Excerpted data ▸
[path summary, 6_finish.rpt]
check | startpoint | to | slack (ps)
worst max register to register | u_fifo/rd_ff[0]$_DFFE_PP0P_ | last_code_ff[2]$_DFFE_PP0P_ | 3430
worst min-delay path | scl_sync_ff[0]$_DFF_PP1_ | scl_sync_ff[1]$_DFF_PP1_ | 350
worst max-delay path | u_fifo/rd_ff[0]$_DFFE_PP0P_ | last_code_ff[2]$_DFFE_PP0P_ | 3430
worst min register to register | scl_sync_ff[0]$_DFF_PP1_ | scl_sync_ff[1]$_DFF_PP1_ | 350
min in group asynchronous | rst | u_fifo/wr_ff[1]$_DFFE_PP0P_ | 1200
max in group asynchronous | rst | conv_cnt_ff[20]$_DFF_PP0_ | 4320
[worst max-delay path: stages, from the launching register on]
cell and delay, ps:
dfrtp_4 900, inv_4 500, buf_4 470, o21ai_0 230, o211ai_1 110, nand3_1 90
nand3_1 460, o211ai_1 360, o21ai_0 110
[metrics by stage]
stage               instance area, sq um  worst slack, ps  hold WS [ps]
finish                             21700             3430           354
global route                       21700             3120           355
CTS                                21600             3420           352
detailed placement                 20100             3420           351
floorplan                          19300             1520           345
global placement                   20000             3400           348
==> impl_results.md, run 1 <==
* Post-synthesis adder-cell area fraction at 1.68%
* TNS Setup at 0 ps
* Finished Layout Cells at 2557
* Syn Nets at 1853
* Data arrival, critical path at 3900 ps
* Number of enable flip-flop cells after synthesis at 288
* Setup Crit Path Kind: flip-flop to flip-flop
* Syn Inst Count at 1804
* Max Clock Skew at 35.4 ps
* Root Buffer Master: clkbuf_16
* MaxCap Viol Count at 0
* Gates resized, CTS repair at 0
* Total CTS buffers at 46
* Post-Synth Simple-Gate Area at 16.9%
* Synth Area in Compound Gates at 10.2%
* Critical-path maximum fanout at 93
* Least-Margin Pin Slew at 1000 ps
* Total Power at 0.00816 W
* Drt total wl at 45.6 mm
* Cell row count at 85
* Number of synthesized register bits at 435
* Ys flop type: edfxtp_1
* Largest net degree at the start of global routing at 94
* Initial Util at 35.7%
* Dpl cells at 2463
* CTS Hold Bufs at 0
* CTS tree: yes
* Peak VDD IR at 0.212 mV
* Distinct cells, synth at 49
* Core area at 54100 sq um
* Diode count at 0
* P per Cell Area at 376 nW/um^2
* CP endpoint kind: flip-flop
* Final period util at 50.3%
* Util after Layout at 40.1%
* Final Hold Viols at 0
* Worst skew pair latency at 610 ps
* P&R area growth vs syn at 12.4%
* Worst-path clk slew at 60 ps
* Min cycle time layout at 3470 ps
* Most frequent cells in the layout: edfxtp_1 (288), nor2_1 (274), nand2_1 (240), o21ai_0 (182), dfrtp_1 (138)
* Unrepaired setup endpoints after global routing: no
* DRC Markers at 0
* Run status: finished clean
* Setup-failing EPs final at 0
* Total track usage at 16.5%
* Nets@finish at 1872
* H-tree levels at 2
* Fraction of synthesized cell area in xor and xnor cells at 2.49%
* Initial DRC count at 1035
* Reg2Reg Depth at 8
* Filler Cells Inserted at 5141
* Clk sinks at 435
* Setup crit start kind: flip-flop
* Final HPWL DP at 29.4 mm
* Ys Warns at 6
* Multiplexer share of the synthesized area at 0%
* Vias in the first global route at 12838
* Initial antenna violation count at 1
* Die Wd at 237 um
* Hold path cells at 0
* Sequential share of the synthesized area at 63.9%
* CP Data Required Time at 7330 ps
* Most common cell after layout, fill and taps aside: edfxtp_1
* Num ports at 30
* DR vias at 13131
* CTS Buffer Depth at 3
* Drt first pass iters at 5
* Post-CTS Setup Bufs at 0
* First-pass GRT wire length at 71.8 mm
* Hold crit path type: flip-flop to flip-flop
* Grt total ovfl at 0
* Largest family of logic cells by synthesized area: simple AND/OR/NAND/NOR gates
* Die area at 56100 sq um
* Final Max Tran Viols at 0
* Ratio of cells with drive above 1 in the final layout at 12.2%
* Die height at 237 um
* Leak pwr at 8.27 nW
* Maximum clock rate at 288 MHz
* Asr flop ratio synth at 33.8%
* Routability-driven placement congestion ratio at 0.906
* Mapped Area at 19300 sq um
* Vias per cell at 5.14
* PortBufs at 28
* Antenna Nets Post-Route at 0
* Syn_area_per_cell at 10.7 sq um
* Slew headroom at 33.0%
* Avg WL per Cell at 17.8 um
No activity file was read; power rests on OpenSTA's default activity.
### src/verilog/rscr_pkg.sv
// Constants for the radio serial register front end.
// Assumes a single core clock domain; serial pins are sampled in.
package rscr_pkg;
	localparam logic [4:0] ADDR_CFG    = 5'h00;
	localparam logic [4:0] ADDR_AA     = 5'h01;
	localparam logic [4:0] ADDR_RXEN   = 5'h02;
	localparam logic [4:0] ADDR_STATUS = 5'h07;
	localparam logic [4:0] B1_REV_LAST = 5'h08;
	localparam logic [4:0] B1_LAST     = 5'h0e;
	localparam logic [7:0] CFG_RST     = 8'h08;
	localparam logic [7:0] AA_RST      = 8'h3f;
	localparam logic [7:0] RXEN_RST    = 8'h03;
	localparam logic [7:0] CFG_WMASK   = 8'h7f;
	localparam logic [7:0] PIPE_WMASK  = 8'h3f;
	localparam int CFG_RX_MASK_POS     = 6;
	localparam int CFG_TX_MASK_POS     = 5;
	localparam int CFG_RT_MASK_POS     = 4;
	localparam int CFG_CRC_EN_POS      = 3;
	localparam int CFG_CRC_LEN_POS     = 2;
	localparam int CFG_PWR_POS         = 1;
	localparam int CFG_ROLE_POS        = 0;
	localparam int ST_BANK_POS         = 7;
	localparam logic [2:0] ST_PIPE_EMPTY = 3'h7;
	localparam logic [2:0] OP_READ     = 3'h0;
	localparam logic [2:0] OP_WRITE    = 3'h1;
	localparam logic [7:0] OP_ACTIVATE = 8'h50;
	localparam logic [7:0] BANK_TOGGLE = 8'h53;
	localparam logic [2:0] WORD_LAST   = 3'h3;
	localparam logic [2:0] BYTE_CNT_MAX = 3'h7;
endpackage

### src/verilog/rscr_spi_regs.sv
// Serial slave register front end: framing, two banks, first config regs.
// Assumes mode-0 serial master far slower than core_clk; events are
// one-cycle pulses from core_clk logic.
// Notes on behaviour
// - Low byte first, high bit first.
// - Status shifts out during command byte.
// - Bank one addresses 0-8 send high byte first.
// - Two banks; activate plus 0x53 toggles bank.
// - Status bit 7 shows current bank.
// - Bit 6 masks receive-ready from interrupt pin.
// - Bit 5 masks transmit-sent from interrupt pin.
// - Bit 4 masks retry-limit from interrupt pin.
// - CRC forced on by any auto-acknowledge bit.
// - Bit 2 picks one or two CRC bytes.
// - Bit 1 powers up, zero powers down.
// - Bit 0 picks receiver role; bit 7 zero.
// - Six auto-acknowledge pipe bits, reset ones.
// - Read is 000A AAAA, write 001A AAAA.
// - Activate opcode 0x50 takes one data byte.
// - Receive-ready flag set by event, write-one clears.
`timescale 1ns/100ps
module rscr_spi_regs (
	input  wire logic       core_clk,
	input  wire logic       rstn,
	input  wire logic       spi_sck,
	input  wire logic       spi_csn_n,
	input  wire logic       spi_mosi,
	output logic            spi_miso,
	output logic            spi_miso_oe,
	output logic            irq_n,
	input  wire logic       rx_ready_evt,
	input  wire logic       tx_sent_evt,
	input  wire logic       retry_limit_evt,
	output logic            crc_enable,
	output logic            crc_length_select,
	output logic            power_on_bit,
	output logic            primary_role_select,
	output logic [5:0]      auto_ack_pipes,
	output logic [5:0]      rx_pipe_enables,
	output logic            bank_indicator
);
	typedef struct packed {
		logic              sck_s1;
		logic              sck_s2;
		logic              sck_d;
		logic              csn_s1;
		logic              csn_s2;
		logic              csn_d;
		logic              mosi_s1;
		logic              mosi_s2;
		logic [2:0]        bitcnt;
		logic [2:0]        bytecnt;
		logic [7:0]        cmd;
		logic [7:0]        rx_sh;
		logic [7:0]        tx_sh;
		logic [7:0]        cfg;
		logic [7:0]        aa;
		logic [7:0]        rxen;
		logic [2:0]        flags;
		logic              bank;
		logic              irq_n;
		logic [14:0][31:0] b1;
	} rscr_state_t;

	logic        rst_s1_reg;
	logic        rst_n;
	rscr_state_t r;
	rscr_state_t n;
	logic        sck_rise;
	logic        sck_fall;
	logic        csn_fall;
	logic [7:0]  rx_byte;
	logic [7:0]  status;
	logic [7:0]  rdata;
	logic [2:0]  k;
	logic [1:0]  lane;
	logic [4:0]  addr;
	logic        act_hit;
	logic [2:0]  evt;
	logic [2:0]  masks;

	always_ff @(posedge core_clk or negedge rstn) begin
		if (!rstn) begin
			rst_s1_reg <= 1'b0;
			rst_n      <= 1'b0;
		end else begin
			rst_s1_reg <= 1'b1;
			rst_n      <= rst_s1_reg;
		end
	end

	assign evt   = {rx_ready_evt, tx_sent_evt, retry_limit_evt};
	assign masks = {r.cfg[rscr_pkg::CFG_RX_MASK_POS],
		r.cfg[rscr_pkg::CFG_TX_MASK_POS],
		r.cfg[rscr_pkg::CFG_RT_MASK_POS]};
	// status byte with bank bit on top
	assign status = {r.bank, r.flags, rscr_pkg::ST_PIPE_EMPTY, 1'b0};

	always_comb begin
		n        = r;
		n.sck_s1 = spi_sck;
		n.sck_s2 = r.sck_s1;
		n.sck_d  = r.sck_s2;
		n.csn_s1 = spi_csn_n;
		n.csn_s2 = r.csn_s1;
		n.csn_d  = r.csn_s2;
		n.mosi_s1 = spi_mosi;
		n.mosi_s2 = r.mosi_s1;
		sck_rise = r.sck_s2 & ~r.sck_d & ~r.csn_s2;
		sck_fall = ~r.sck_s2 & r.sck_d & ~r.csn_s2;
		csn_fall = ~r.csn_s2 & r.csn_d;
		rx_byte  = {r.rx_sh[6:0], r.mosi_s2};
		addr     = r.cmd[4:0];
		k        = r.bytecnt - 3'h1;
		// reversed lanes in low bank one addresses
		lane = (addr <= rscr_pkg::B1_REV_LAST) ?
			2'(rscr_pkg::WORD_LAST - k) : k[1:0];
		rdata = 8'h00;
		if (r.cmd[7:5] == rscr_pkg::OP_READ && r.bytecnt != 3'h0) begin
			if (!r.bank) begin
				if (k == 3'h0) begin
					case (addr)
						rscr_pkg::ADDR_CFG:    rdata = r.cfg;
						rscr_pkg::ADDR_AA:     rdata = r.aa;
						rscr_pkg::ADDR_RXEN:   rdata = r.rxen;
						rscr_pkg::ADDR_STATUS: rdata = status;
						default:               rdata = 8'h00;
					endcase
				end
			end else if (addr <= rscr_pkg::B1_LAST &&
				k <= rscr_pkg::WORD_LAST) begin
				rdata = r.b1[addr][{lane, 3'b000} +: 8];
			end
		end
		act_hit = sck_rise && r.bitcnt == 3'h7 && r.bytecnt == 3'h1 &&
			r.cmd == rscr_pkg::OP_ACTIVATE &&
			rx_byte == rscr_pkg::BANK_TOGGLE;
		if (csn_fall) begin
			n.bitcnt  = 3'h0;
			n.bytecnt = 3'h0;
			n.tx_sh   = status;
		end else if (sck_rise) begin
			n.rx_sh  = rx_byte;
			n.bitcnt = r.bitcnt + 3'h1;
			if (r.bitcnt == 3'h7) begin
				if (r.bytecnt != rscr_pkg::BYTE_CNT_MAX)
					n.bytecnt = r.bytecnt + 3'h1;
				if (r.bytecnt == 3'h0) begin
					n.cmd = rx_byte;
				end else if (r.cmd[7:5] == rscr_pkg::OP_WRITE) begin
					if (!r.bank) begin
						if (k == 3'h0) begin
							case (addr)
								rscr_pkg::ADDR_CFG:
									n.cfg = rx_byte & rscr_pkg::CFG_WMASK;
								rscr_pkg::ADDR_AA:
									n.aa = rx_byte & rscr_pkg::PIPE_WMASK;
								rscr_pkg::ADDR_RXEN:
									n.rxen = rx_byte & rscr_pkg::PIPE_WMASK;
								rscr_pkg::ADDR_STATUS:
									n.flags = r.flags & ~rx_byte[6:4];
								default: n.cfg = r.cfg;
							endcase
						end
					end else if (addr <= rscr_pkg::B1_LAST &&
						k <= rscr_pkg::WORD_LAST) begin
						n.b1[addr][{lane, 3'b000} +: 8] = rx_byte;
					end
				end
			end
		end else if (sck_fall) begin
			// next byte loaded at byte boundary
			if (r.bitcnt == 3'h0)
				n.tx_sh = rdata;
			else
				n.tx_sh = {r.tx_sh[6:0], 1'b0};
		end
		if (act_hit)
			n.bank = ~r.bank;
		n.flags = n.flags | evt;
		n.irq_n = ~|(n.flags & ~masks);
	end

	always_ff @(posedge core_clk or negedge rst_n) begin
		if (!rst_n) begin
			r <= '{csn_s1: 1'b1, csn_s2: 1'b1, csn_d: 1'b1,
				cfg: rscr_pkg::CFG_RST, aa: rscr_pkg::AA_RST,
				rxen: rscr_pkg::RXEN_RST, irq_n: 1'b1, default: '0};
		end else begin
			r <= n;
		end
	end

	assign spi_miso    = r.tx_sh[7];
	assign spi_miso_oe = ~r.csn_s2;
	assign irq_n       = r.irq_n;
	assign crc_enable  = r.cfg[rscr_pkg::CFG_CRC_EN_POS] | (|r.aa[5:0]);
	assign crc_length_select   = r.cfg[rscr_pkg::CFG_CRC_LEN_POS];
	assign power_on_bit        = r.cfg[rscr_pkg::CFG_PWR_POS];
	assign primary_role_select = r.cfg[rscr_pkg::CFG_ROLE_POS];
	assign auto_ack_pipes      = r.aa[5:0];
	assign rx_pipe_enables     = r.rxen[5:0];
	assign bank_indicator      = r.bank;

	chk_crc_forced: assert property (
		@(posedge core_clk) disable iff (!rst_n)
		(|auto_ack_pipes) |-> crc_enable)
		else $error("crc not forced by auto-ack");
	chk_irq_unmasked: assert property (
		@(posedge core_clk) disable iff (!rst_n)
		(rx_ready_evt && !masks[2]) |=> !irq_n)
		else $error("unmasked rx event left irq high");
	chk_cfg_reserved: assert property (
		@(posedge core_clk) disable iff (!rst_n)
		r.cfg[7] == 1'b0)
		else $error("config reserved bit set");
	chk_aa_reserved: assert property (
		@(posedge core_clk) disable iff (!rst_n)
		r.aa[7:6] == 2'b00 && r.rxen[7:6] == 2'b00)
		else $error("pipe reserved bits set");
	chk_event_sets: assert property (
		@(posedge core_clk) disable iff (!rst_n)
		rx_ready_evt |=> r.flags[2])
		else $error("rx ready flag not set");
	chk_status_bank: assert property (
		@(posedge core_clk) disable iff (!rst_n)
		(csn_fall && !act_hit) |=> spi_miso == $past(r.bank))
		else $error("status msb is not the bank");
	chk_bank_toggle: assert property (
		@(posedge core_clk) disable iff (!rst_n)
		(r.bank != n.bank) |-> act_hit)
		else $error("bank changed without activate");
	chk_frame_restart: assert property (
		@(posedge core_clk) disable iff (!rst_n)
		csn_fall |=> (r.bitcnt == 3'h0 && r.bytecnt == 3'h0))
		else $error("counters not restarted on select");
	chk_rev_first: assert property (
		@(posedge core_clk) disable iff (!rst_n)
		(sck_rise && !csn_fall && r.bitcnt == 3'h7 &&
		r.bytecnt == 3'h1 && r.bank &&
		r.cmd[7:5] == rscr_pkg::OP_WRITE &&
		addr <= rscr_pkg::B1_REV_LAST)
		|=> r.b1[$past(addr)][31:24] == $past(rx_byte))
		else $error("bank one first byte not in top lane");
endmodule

Problem ▸ Which lines in the material above include the string "Largest"? Pull them out.

Final answer ▸
* Largest net degree at the start of global routing at 94
* Largest family of logic cells by synthesized area: simple AND/OR/NAND/NOR gates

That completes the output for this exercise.